**About this exercise:**
Answer with nothing but the number of lines in the listing below that contain "resized".

**Exercise materials:**
___

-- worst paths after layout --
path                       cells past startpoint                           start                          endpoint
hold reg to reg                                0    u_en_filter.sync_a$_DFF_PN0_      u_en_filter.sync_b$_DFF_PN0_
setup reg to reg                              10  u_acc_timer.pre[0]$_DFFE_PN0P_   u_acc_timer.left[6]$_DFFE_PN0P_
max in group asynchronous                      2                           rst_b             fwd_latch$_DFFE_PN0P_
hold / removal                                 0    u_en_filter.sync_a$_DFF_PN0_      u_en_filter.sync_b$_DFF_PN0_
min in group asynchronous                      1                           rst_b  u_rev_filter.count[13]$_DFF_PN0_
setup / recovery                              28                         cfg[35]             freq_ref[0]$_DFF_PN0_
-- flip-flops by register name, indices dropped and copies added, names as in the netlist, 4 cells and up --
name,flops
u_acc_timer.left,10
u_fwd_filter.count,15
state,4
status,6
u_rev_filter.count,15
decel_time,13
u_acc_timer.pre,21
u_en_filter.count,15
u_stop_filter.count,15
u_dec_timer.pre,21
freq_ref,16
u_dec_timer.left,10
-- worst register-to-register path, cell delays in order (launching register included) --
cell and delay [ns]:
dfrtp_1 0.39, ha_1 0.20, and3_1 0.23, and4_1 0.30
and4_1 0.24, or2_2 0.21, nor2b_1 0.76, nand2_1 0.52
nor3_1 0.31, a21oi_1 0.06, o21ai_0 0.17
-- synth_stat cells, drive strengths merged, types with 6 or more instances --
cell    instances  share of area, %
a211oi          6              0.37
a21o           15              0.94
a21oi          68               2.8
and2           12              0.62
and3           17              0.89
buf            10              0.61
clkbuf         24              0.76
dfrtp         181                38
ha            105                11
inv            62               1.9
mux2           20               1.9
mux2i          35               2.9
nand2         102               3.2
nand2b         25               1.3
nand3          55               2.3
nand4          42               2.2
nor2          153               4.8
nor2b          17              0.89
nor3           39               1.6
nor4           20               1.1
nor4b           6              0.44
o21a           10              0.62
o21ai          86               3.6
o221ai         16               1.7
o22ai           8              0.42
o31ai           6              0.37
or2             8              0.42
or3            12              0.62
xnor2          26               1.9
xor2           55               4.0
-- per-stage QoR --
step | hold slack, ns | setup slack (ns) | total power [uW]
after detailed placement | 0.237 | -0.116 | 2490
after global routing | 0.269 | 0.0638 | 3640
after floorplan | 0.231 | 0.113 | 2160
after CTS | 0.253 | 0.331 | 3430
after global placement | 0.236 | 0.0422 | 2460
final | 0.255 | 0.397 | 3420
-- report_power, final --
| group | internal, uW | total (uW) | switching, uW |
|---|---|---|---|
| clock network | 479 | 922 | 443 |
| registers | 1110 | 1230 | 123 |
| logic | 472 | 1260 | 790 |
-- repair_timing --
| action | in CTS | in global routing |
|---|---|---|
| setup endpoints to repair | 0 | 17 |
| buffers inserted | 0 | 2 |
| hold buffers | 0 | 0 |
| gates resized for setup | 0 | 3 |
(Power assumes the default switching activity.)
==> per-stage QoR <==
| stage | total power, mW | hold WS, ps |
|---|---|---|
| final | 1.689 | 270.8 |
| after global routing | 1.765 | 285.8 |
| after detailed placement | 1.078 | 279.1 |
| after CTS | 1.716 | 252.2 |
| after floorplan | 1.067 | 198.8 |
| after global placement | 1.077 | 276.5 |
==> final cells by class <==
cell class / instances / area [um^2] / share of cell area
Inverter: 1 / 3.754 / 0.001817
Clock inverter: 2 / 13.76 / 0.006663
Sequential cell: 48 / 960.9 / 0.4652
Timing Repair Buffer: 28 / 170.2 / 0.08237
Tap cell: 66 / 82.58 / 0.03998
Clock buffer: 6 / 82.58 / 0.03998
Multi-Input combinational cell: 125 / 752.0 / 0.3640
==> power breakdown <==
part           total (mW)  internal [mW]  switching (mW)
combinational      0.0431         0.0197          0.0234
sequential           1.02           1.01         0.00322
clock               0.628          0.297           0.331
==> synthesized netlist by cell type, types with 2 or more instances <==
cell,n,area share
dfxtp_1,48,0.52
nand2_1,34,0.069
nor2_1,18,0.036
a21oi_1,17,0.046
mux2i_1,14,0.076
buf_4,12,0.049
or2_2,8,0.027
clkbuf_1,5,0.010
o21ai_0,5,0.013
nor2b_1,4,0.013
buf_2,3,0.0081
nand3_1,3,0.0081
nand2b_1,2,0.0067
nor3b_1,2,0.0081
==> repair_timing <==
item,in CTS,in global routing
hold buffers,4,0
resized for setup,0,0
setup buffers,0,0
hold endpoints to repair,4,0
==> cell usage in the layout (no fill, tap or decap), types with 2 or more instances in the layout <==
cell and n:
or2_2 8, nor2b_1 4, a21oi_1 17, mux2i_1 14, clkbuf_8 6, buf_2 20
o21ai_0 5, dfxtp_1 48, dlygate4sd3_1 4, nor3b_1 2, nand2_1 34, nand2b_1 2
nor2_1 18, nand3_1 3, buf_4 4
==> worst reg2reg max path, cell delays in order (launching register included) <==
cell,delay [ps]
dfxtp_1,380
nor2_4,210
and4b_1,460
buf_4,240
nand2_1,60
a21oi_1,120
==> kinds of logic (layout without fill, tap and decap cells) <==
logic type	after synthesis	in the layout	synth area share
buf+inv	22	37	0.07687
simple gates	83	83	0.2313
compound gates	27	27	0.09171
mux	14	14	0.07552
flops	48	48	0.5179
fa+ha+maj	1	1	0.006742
**src/common/uef_regs.svh**
```systemverilog
// Constants for the upstream error forwarding block
`ifndef UEF_REGS_SVH
`define UEF_REGS_SVH
// ************************************************************
// Error source indices (bit positions in the per-error vectors)
// ************************************************************
`define UEF_ERR_DATA    2'd0
`define UEF_ERR_PERR    2'd1
`define UEF_ERR_ADDR    2'd2
`define UEF_ERR_ATTR    2'd3
`define UEF_NUM_ERR     4
// ************************************************************
// Pointer encodings and widths
// ************************************************************
`define UEF_PTR_W       3
`define UEF_PTR_NONE    3'h0
`define UEF_HDR_W       128
`define UEF_ALL_ONES    32'hFFFF_FFFF
`define UEF_STAT_RST    1'b0
`endif

```
**src/common/uef_pkg.sv**
```systemverilog
// Types shared by the upstream error forwarding block
package uef_pkg;
  // Completion status seen on the upstream link
  typedef enum logic [1:0] {
    UEF_CPL_SC = 2'h0,
    UEF_CPL_UR = 2'h1,
    UEF_CPL_CA = 2'h2
  } uef_cpl_t;

  // Kind of delayed transaction that got the completion
  typedef enum logic [1:0] {
    UEF_DT_MRD = 2'h0,
    UEF_DT_IORD = 2'h1,
    UEF_DT_IOWR = 2'h2
  } uef_dt_t;

  // One completion event toward the secondary bus
  typedef struct packed {
    logic       valid;
    uef_dt_t    kind;
    uef_cpl_t   status;
  } uef_cpl_evt_t;

  // Answer to the originating master of a delayed transaction
  typedef struct packed {
    logic        valid;
    logic        target_abort;
    logic        normal;
    logic        force_ones;
    logic [31:0] data;
  } uef_dt_resp_t;

  // Error message request toward the upstream link
  typedef struct packed {
    logic valid;
    logic fatal;
  } uef_msg_t;
endpackage : uef_pkg

```
**src/design/uef_cpl_map.sv**
```systemverilog
// Maps delayed-transaction completion status to the PCI answer
`timescale 1ns/100ps
module uef_cpl_map (
  // Clock and reset
  input  wire logic                  sys_clk,
  input  wire logic                  rst,
  // Mode
  input  wire logic                  ir_master_abort_mode,
  // Completion event in
  input  wire uef_pkg::uef_cpl_evt_t cpl_evt,
  // Registered answer out
  output uef_pkg::uef_dt_resp_t      dt_resp
);
  `include "uef_regs.svh"
  // ************************************************************
  // Decode
  // ************************************************************
  // Completer abort always aborts; UR only in immediate mode
  wire is_ur = cpl_evt.status == uef_pkg::UEF_CPL_UR;
  wire is_ca = cpl_evt.status == uef_pkg::UEF_CPL_CA;
  wire is_rd = cpl_evt.kind != uef_pkg::UEF_DT_IOWR;
  wire abort = is_ca || (is_ur && ir_master_abort_mode);
  wire ones  = is_ur && !ir_master_abort_mode && is_rd;
  uef_pkg::uef_dt_resp_t resp_nxt;
  assign resp_nxt.valid        = cpl_evt.valid;
  assign resp_nxt.target_abort = cpl_evt.valid && abort;
  assign resp_nxt.normal       = cpl_evt.valid && !abort;
  assign resp_nxt.force_ones   = cpl_evt.valid && ones;
  assign resp_nxt.data         = ones ? `UEF_ALL_ONES : 32'h0000_0000;

  // Registered so the top sees one clean cycle
  always_ff @(posedge sys_clk or posedge rst) begin
    if (rst) begin
      dt_resp <= '0;
    end else begin
      dt_resp <= resp_nxt;
    end
  end
endmodule : uef_cpl_map

```
**src/design/uef_top.sv**
```systemverilog
// Upstream (PCI to link) error forwarding for the bridge
// What this block does
// Bad-parity writes go upstream poisoned
// UR on read: abort or all-ones
// UR on I/O write: abort or normal
// Completer abort always gives target abort
// Write data parity error sets detected parity
// Non-posted bad write, response on: drop, PERR
// Non-posted bad write, response off: poison
// Write data parity error sets data status
// Log header when unmasked and pointer empty
// Message by severity when unmasked and enabled
// Message with system enable sets signaled error
// Set fatal or nonfatal detected by severity
// Posted bad write, response on: PERR, master
// PERR on read completion: continue, set status
// Poisoned completion PERR: same, no message
// Address error, response on: abort, discard
// Address/attribute error sets detected parity
// Address error: status, log, message
// Attribute error behaves as address error when response is on
// Status bits stay set until software clears
`timescale 1ns/100ps
`include "uef_regs.svh"
module uef_top #(
  parameter int HDR_W = `UEF_HDR_W
) (
  // Clock and reset
  input  wire logic                  sys_clk,
  input  wire logic                  rst,
  // Configuration
  input  wire logic                  secondary_parity_response_enable,
  input  wire logic                  ir_master_abort_mode,
  input  wire logic                  system_error_enable,
  input  wire logic                  fatal_reporting_enable,
  input  wire logic                  nonfatal_reporting_enable,
  input  wire logic [3:0]            err_mask,
  input  wire logic [3:0]            err_severity,
  // Software clears, one bit per status flag
  input  wire logic [3:0]            unc_status_clr,
  input  wire logic                  detected_parity_error_clr,
  input  wire logic                  master_data_parity_error_clr,
  input  wire logic                  signaled_target_abort_clr,
  input  wire logic                  signaled_system_error_clr,
  input  wire logic                  fatal_error_detected_clr,
  input  wire logic                  nonfatal_error_detected_clr,
  input  wire logic                  first_error_pointer_clr,
  // Secondary bus events
  input  wire logic                  wr_valid,
  input  wire logic                  wr_posted,
  input  wire logic                  wr_parity_err,
  input  wire logic                  addr_parity_err,
  input  wire logic                  attr_parity_err,
  input  wire logic                  rd_cpl_perr,
  input  wire logic                  rd_cpl_poisoned,
  input  wire logic [HDR_W-1:0]      evt_header,
  input  wire uef_pkg::uef_cpl_evt_t cpl_evt,
  // Forwarding decisions
  output logic                       fwd_valid,
  output logic                       fwd_poisoned,
  output logic                       wr_discard,
  output logic                       perr_assert,
  output logic                       addr_target_abort,
  output logic                       rd_cpl_continue,
  output uef_pkg::uef_dt_resp_t      dt_resp,
  output uef_pkg::uef_msg_t          msg_req,
  // Status
  output logic [3:0]                 unc_status_r,
  output logic                       detected_parity_error_r,
  output logic                       master_data_parity_error_r,
  output logic                       signaled_target_abort_r,
  output logic                       signaled_system_error_r,
  output logic                       fatal_error_detected_r,
  output logic                       nonfatal_error_detected_r,
  output logic [`UEF_PTR_W-1:0]      first_error_pointer_r,
  output logic [HDR_W-1:0]           header_log_r
);

  // ************************************************************
  // Event decode
  // ************************************************************
  // Address/attribute errors win over data checks on same cycle
  wire aa_err   = addr_parity_err || attr_parity_err;
  wire data_err = wr_valid && wr_parity_err && !aa_err;
  wire np_drop  = data_err && !wr_posted
                  && secondary_parity_response_enable;
  wire p_perr   = data_err && wr_posted
                  && secondary_parity_response_enable;
  // Attribute errors only count with parity response on
  wire attr_hit = attr_parity_err
                  && secondary_parity_response_enable;
  wire aa_abort = addr_parity_err
                  && secondary_parity_response_enable;

  logic [3:0] err_hit;
  assign err_hit[`UEF_ERR_DATA] = data_err;
  assign err_hit[`UEF_ERR_PERR] = rd_cpl_perr;
  assign err_hit[`UEF_ERR_ADDR] = addr_parity_err;
  assign err_hit[`UEF_ERR_ATTR] = attr_hit;

  // ************************************************************
  // Per-error reporting qualifiers
  // ************************************************************
  // A poisoned completion reports status but sends no message
  logic [3:0] err_live;
  logic [3:0] err_msg;
  logic [3:0] err_fatal;
  logic [3:0] err_nonfatal;
  genvar gi;
  generate
    for (gi = 0; gi < `UEF_NUM_ERR; gi++) begin : g_err
      assign err_live[gi] = err_hit[gi] && !err_mask[gi];
      assign err_fatal[gi] = err_hit[gi] && err_severity[gi];
      assign err_nonfatal[gi] = err_hit[gi] && !err_severity[gi];
      assign err_msg[gi] = err_live[gi]
        && !(gi == `UEF_ERR_PERR && rd_cpl_poisoned)
        && (system_error_enable
            || (err_severity[gi] ? fatal_reporting_enable
                                 : nonfatal_reporting_enable));
    end
  endgenerate

  wire any_msg   = |err_msg;
  wire msg_fatal = |(err_msg & err_severity);

  // ************************************************************
  // First error pointer and header log
  // ************************************************************
  // Lowest index wins when two errors land together
  logic [`UEF_PTR_W-1:0] ptr_pick;
  always_comb begin
    ptr_pick = `UEF_PTR_NONE;
    for (int i = `UEF_NUM_ERR - 1; i >= 0; i--) begin
      if (err_live[i]) begin
        ptr_pick = `UEF_PTR_W'(i + 1);
      end
    end
  end
  wire ptr_empty = first_error_pointer_r == `UEF_PTR_NONE;
  wire log_now   = ptr_empty && (|err_live);
  wire [`UEF_PTR_W-1:0] ptr_nxt =
    log_now ? ptr_pick
            : (first_error_pointer_clr ? `UEF_PTR_NONE
                                       : first_error_pointer_r);

  // Pointer locks the log until software frees it
  always_ff @(posedge sys_clk or posedge rst) begin
    if (rst) begin
      first_error_pointer_r <= `UEF_PTR_NONE;
      header_log_r          <= '0;
    end else begin
      first_error_pointer_r <= ptr_nxt;
      if (log_now) begin
        header_log_r <= evt_header;
      end
    end
  end

  // ************************************************************
  // Sticky status; set beats a same-cycle clear
  // ************************************************************
  wire [3:0] unc_status_nxt = (unc_status_r & ~unc_status_clr)
                              | err_hit;
  wire dpe_set = data_err || aa_err;
  wire dpe_nxt = dpe_set
                 || (detected_parity_error_r
                     && !detected_parity_error_clr);
  wire mdp_nxt = p_perr
                 || (master_data_parity_error_r
                     && !master_data_parity_error_clr);
  wire sta_nxt = aa_abort || attr_hit || dt_resp.target_abort
                 || (signaled_target_abort_r
                     && !signaled_target_abort_clr);
  wire sse_set = any_msg && system_error_enable;
  wire sse_nxt = sse_set
                 || (signaled_system_error_r
                     && !signaled_system_error_clr);
  wire fed_nxt = (|err_fatal)
                 || (fatal_error_detected_r
                     && !fatal_error_detected_clr);
  wire ned_nxt = (|err_nonfatal)
                 || (nonfatal_error_detected_r
                     && !nonfatal_error_detected_clr);

  // Status registers, never cleared by good traffic
  always_ff @(posedge sys_clk or posedge rst) begin
    if (rst) begin
      unc_status_r               <= '0;
      detected_parity_error_r    <= `UEF_STAT_RST;
      master_data_parity_error_r <= `UEF_STAT_RST;
      signaled_target_abort_r    <= `UEF_STAT_RST;
      signaled_system_error_r    <= `UEF_STAT_RST;
      fatal_error_detected_r     <= `UEF_STAT_RST;
      nonfatal_error_detected_r  <= `UEF_STAT_RST;
    end else begin
      unc_status_r               <= unc_status_nxt;
      detected_parity_error_r    <= dpe_nxt;
      master_data_parity_error_r <= mdp_nxt;
      signaled_target_abort_r    <= sta_nxt;
      signaled_system_error_r    <= sse_nxt;
      fatal_error_detected_r     <= fed_nxt;
      nonfatal_error_detected_r  <= ned_nxt;
    end
  end

  // ************************************************************
  // Forwarding decisions and message request
  // ************************************************************
  // Poison any bad write that is not dropped
  wire fwd_nxt    = wr_valid && !aa_err && !np_drop;
  wire poison_nxt = fwd_nxt && wr_parity_err;
  wire perr_nxt   = np_drop || p_perr;

  // Registered outputs; one-cycle pulses per event
  always_ff @(posedge sys_clk or posedge rst) begin
    if (rst) begin
      fwd_valid         <= 1'b0;
      fwd_poisoned      <= 1'b0;
      wr_discard        <= 1'b0;
      perr_assert       <= 1'b0;
      addr_target_abort <= 1'b0;
      rd_cpl_continue   <= 1'b0;
      msg_req           <= '0;
    end else begin
      fwd_valid         <= fwd_nxt;
      fwd_poisoned      <= poison_nxt;
      wr_discard        <= np_drop || aa_abort || attr_hit;
      perr_assert       <= perr_nxt;
      addr_target_abort <= aa_abort || attr_hit;
      rd_cpl_continue   <= rd_cpl_perr;
      msg_req.valid     <= any_msg;
      msg_req.fatal     <= any_msg && msg_fatal;
    end
  end

  // ************************************************************
  // Delayed-transaction completion mapping
  // ************************************************************
  uef_cpl_map u_cpl_map (
    .sys_clk              (sys_clk),
    .rst                  (rst),
    .ir_master_abort_mode (ir_master_abort_mode),
    .cpl_evt              (cpl_evt),
    .dt_resp              (dt_resp)
  );
endmodule : uef_top

```
**config.mk**
```make
export PLATFORM = sky130hd
export DESIGN_NAME = uef_top
export DESIGN_NICKNAME = d
export VERILOG_FILES = /design/src/common/uef_pkg.sv /design/src/design/uef_cpl_map.sv /design/src/design/uef_top.sv
export VERILOG_INCLUDE_DIRS = /design/src /design/src/common
export SDC_FILE = /design/constraint.sdc
export NUM_CORES = 1
export LEC_CHECK = 0
export BUFFER_PORTS_ARGS = -buffer_cell sky130_fd_sc_hd__buf_4
export CAP_MARGIN = 0
export CORE_ASPECT_RATIO = 1.4
export CORE_MARGIN = 4
export CORE_UTILIZATION = 34
export DETAILED_ROUTE_END_ITERATION = 12
export GPL_ROUTABILITY_DRIVEN = 0
export GPL_TIMING_DRIVEN = 0
export HOLD_SLACK_MARGIN = 0.1
export PLACE_DENSITY = 0.72
export SKIP_LAST_GASP = 1
export SLEW_MARGIN = 10
export SYNTH_ARGS = -nofsm -noshare
export SYNTH_HDL_FRONTEND = slang
export SYNTH_SLANG_ARGS = --single-unit
```
**constraint.sdc**
```tcl
create_clock -name sys_clk -period 12.8 [get_ports sys_clk]
set_clock_uncertainty 0.1 [all_clocks]
set_input_delay 2.56 -clock sys_clk [delete_from_list [all_inputs] [get_ports sys_clk]]
set_output_delay 2.56 -clock sys_clk [all_outputs]
set_load 0.005 [all_outputs]
```
==> results.md <==
- Post-synthesis register bit count: 154
- Max Cap Viol: 0
- RSZ-0062 raised after global routing: no
- Worst EP arrival: 1700 ps
- Pre-antenna DRT Iters: 4
- Yosys cell types: 31
- Final net count: approximately 940
- Post-layout minimum cycle time: around 4400 ps
- Hold Fails Final Rpt: 0
- Die height: ~170 um
- Final period util: roughly a third
- Routed Antenna Nets: 0
- CTS Hold Bufs: 0
- Post-CTS setup buffer count: 0
- Fillers: approximately 1700
- Die area: ~22000 um2
- Total CTS buffers: 17
- Post-Syn Area: ~6700 um2
- Area growth syn-to-layout: 53.1%
- Peak VDD IR: between 0.07 and 0.08 mV
- Slew @ Worst Pin: 919 ps
- Dpl cells: between 1000 and 1500
- Seq. cell area: 3850 um2
- Post-synth top area cell: dfrtp_1
- Largest net degree at the start of global routing: 95
- LEAKAGE: 0.00539 uW
- Post-layout util: a little over half
- CP Launch Type: flip-flop
- Max-slew headroom: around 39%
- Number of flops mapped to enable cells by yosys: 0
- Synth Warn #: 0
- Synth Instances: approximately 410
- Synth Net Count: around 570
- CP Capture Type: output pin
- Yosys top cell area share: between 50% and 60%
- CTS resizes: 0
- Ports: around 350
- Main synth FF type: dfrtp_1
- Core area: between 15000 and 20000 um2
- Pwr Density: between 150 and 200 nW/um2
- Min Hold Slack: 378 ps
- Drt initial violations: between 150 and 200
- Crit Path Max Fanout: 32
- Via count: around 4600
- Port buffer count: 349
- ANT cells: 0
- Critical Setup Path Class: flip-flop to output pin
- Residual DRC: 0
- Global-route usage over all layers: between 10% and 20%
- Share of cells above drive strength 1: 71.1%
- Clock buffer depth: 2
- HPWL after detailed placement: around 14000 um
- Register area share after synthesis: between 50 and 60%
- Worst Hold Class: flip-flop to flip-flop
- Vias in the first global route: between 4000 and 5000
- Outcome: finished, final reports clean
- Reg clk slew, reported paths: 60 ps
- Total negative slack: 0 ps
- First-pass GRT wire length: ~27000 um
- CTS Sinks: about 150
- DR vias/cell: 4.42
- Final std cells w/o fill: a little over 1000
- Worst skew pair latency: 410 ps
- Area of the multi-input gates: 2270 um2
- Syn Area/Cell: between 15 and 20 um2
- Final Max Slew Viols: 0
- Wirelength per Cell: 17.3 um
- Synth top cells by count: 154 x dfrtp_1, 109 x mux2_4, 32 x buf_4
- Count leader, synth: dfrtp_1
- Total gr overflow: 0
- CTS tree: built
- Synth top area cells: dfrtp_1 58%, mux2_4 24%, buf_4 3.6%, mux2_2 3.5%, buf_12 3.3%
- Width of the chip: 127 um
- # rows: 60
- WP data required: between 10000 and 15000 ps
- Post-synth ARST share: 100%
- Antenna violations before repair: 0
- CTS HTree Levels: 4
- Drt total wl: around 18000 um
- Root buffer cell: clkbuf_16
- Initial core utilization: approximately a third
- Setup Viol. Count Final: 0
- Max Clk Rate: around 0.23 GHz
## layout make-up
cell class | count | area share [%]
clock inverters | 14 | 1.58
clock buffers | 17 | 4.16
well taps | 248 | 3.03
plain buffers | 46 | 4.83
flip-flops and latches | 154 | 37.6
inverters | 18 | 0.733
repair buffers | 350 | 25.9
multi-input cells | 190 | 22.2
## registers in the layout, summed over array words and instances, names as in the netlist
name and count:
rd_cpl_continue 1, master_data_parity_error_r 1, u_cpl_map.dt_resp 5, signaled_target_abort_r 1, first_error_pointer_r 3, fatal_error_detected_r 1
perr_assert 1, fwd_valid 1, wr_discard 1, header_log_r 128, unc_status_r 4, msg_req 2
signaled_system_error_r 1, nonfatal_error_detected_r 1, detected_parity_error_r 1, addr_target_abort 1, fwd_poisoned 1
## metrics by stage
stage | setup WS, ps | instance area (um2) | total power, uW
finish | 8440 | 10200 | 1940
global placement | 4140 | 9620 | 1440
detailed placement | 8450 | 9650 | 1450
floorplan | 5990 | 6690 | 1080
global route | 8290 | 10200 | 2040
CTS | 8420 | 10200 | 1970
## worst max-delay path, cell delays in order, from the launching register on
cell and delay (ps):
dfrtp_1 950, buf_4 230, buf_4 100
## power breakdown
group	switching (uW)	internal [uW]
logic	216	477
clock network	213	291
registers	94.2	651
total	523	1420
## cell families (layout without fill, tap and decap cells)
group,count (synthesis),in the layout,share of synthesized area (%)
buffers and inverters,64,445,8.40
and+or+nand+nor,34,34,3.01
muxes,132,132,28.3
DFF,154,154,57.6
AOI/OAI and AO/OA,24,24,2.62
## metal layers
layer	global-route usage (%)	routed length, um	up-vias
met5	0	0	-
met4	6.40	565	0
met3	5.01	1240	35
met2	27.8	9570	204
met1	17.8	6550	2215
li1	-	-	2126
## placed cells by master (no fill, tap or decap), types with 2 or more instances in the layout
cell        instances
inv_6               3
clkinvlp_4          4
mux2_2             21
nor2b_1             2
bufinv_16           2
mux2_4            109
o21ai_0             6
nand2_1            10
inv_8               3
nand3_1             5
and2_1              3
mux2i_1             2
inv_1              17
clkinv_4            2
buf_4             381
a222oi_1            3
dfrtp_1           154
buf_12             11
o22ai_1             2
a21oi_1             5
clkbuf_16          17
buf_6               3
a21o_1              2
nor3_1              2
nor2_1              4
nand2b_1            3
## path summary, 6_finish.rpt
path	from	endpoint	slack (ps)	cells past startpoint
setup / recovery	u_cpl_map.dt_resp[30]	dt_resp[20]	8440	2
hold / removal	u_cpl_map.dt_resp[34]	signaled_target_abort_r	380	2
setup reg to reg	first_error_pointer_r[0]	header_log_r[7]	10920	5
hold reg to reg	u_cpl_map.dt_resp[34]	signaled_target_abort_r	380	2
max in group asynchronous	rst	header_log_r[122]	9720	3
min in group asynchronous	rst	header_log_r[46]	2070	2
Note: power is estimated with default switching activity, not from simulation.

___

**Task solution:**
2